• **Exercise inputs**:
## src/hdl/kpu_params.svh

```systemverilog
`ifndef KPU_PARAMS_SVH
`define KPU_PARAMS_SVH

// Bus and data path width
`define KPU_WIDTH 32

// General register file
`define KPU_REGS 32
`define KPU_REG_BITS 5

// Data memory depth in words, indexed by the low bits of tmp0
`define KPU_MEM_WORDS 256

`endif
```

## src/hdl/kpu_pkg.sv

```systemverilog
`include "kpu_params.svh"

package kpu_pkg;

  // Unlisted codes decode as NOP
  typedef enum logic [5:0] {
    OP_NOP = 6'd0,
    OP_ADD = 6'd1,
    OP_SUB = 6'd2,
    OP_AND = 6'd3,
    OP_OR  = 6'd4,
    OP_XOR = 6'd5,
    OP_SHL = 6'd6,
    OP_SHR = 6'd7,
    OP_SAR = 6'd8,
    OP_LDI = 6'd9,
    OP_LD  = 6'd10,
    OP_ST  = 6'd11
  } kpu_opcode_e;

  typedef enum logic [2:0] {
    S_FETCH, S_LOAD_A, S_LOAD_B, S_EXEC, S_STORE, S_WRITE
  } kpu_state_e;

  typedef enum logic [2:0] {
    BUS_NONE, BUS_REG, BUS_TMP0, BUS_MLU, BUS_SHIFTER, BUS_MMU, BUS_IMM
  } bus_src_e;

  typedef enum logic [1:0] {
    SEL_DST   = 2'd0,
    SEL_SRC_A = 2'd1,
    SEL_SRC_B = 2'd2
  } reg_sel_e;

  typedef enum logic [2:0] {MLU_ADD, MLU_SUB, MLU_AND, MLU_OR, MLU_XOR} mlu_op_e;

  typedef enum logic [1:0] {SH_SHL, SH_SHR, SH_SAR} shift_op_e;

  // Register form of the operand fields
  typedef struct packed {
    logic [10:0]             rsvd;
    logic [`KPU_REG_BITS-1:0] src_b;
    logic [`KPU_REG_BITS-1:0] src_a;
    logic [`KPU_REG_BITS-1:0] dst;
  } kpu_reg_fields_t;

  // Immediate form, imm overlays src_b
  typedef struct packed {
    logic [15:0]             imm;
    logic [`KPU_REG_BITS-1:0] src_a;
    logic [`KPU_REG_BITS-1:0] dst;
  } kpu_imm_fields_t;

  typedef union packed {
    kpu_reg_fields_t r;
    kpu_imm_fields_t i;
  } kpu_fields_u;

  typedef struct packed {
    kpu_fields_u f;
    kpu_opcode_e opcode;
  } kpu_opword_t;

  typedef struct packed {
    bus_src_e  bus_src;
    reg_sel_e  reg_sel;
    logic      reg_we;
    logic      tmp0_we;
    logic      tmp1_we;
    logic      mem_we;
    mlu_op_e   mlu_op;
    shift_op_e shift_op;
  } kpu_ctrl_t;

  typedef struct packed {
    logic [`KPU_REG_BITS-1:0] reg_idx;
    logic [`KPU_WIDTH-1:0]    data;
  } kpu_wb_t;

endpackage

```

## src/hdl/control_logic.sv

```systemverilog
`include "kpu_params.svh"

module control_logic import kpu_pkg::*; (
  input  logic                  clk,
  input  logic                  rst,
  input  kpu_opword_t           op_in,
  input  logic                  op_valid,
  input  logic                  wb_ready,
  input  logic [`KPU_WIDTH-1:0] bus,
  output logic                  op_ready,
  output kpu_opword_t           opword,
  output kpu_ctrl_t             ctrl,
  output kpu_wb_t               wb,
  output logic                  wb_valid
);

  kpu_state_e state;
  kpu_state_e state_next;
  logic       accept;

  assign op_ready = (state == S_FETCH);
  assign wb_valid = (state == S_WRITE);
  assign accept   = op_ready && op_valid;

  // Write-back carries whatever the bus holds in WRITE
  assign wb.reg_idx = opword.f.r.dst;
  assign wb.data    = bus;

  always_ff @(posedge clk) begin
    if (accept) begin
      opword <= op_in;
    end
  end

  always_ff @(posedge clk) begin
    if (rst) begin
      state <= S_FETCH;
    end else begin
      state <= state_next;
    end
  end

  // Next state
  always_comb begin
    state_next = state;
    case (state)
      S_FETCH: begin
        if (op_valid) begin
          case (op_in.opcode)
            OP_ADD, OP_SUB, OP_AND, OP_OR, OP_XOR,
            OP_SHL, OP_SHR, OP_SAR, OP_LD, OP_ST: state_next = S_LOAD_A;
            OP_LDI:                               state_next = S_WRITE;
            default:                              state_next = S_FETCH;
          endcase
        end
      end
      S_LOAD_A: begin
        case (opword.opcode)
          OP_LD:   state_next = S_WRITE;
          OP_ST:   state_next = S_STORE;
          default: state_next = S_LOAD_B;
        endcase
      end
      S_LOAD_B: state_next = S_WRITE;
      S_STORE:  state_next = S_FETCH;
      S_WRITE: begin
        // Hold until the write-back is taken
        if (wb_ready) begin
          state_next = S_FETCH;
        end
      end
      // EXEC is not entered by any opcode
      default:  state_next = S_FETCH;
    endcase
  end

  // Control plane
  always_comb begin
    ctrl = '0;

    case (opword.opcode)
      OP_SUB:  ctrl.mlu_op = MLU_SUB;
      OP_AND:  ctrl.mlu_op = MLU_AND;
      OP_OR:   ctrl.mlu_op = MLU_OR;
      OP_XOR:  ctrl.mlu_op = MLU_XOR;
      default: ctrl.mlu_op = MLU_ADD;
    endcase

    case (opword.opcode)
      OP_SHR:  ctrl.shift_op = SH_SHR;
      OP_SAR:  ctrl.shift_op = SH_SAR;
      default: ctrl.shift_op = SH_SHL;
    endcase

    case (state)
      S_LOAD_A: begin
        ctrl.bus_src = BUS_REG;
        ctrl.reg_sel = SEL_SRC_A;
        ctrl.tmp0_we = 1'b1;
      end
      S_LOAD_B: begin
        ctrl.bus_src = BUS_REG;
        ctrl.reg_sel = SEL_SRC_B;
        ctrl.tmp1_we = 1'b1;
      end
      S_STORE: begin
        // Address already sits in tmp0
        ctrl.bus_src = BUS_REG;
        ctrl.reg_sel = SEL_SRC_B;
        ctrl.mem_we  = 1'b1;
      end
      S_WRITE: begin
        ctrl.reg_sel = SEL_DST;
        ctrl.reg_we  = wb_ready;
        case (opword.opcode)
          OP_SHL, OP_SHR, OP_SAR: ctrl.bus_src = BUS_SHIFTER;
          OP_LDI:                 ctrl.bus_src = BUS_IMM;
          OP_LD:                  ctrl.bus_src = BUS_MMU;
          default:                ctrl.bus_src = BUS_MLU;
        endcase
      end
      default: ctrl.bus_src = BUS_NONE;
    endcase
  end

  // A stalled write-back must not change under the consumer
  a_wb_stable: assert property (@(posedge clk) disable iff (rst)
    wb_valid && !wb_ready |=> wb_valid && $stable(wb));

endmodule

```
* * *
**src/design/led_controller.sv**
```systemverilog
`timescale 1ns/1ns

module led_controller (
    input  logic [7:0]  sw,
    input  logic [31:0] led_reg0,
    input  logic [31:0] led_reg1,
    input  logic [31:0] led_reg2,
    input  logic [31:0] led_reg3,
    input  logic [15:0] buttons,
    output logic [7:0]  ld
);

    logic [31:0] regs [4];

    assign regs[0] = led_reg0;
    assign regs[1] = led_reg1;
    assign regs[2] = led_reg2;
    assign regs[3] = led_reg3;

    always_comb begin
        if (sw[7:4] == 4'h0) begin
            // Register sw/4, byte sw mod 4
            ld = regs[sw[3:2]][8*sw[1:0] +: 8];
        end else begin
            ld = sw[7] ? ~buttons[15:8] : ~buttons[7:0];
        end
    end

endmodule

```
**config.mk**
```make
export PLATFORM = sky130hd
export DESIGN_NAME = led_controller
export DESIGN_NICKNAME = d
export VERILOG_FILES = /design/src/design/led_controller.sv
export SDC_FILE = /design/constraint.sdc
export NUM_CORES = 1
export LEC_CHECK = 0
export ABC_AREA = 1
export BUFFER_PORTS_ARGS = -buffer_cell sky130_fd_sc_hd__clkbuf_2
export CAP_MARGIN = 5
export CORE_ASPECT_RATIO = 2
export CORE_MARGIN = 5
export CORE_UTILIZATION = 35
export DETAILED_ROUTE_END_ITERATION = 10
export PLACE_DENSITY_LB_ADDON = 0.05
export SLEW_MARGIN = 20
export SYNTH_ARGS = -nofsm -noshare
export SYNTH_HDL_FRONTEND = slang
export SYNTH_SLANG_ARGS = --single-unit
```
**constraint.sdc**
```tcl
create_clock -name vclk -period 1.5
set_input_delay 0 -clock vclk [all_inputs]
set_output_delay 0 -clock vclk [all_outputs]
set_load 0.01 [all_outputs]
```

• **Goal of the exercise**:
Look through the entries. Copy out each line with "vclk" in it.

• **Output of the exercise**:
create_clock -name vclk -period 1.5
set_input_delay 0 -clock vclk [all_inputs]
set_output_delay 0 -clock vclk [all_outputs]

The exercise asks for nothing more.